WHAT IS NEEDED:
Filter the records for "packed" and keep each line that has it.

Items from a dataset:
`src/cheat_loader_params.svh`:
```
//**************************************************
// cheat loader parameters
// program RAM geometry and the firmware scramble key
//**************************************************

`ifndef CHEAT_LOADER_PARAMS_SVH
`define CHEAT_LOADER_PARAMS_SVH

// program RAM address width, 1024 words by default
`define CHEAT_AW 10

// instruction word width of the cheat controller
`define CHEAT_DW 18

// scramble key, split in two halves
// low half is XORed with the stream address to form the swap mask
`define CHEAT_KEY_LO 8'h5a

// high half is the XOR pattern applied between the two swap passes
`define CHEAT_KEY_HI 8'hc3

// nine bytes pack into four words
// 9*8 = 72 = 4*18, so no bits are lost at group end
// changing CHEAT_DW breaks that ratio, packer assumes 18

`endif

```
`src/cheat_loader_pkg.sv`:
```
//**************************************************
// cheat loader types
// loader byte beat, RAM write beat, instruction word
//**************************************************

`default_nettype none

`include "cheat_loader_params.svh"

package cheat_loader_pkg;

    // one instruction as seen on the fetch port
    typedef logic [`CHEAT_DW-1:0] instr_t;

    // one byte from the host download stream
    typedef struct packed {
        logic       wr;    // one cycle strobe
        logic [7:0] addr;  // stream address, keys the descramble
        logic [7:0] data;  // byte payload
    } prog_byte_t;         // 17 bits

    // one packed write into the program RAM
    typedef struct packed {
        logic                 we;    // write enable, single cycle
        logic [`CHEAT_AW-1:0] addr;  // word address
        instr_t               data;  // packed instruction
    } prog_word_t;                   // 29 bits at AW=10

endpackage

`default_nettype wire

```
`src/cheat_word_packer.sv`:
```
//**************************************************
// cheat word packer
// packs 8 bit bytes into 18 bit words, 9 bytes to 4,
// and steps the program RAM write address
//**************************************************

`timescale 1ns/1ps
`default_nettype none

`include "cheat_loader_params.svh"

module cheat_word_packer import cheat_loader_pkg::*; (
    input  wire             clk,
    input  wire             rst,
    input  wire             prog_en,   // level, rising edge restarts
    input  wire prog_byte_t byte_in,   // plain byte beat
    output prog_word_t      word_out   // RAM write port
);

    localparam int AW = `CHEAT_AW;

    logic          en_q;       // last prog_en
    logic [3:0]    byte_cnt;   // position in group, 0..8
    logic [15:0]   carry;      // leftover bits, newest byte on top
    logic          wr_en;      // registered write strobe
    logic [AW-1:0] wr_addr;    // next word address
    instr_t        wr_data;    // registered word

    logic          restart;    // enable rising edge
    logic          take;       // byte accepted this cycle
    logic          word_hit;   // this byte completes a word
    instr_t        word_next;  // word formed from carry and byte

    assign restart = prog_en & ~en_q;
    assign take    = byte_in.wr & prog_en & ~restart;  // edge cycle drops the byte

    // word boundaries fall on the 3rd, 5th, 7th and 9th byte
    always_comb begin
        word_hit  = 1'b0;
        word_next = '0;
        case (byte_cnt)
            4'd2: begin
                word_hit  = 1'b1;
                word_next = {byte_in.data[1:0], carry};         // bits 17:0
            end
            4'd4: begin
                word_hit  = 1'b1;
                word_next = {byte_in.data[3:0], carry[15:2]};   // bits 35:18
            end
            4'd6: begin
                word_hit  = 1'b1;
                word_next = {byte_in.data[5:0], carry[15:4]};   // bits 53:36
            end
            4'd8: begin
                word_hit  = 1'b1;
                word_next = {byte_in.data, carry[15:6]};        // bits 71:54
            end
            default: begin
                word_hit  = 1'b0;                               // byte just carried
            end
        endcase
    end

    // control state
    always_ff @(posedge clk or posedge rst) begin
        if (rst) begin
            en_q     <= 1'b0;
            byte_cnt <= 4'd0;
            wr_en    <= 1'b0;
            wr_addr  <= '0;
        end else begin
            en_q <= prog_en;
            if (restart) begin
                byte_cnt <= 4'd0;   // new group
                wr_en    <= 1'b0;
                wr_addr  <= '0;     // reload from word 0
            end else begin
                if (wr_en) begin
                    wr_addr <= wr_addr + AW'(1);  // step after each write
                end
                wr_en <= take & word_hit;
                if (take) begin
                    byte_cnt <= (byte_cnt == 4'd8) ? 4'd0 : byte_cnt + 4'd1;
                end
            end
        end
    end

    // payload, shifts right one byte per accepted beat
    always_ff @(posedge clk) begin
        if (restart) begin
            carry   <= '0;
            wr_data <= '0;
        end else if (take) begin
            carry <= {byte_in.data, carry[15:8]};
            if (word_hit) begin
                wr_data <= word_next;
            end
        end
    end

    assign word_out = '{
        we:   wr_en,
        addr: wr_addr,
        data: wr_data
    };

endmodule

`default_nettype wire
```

---

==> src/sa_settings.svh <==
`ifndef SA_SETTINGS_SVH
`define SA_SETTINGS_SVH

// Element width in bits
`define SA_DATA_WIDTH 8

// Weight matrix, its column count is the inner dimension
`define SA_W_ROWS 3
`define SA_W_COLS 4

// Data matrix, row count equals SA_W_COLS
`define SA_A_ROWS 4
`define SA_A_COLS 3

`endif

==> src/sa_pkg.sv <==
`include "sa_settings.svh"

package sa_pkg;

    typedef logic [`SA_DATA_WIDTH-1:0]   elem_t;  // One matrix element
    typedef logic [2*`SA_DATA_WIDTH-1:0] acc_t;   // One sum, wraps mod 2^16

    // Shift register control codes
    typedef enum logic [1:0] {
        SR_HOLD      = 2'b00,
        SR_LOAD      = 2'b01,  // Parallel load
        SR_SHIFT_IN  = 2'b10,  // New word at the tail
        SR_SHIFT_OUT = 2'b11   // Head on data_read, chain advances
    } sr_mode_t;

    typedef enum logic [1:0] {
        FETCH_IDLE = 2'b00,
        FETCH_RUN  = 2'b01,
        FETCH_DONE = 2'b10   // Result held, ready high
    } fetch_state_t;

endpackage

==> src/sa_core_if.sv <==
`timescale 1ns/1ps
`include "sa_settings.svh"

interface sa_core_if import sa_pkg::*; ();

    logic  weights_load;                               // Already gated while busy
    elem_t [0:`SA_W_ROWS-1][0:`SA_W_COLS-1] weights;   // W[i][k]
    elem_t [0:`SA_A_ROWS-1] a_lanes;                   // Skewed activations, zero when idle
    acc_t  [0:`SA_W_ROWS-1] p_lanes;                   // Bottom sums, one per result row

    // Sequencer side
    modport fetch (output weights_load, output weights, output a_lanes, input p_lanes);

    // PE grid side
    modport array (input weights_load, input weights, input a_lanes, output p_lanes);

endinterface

RESPONSE FOR THIS EXERCISE:
    typedef struct packed {
    // one packed write into the program RAM
    typedef struct packed {
        instr_t               data;  // packed instruction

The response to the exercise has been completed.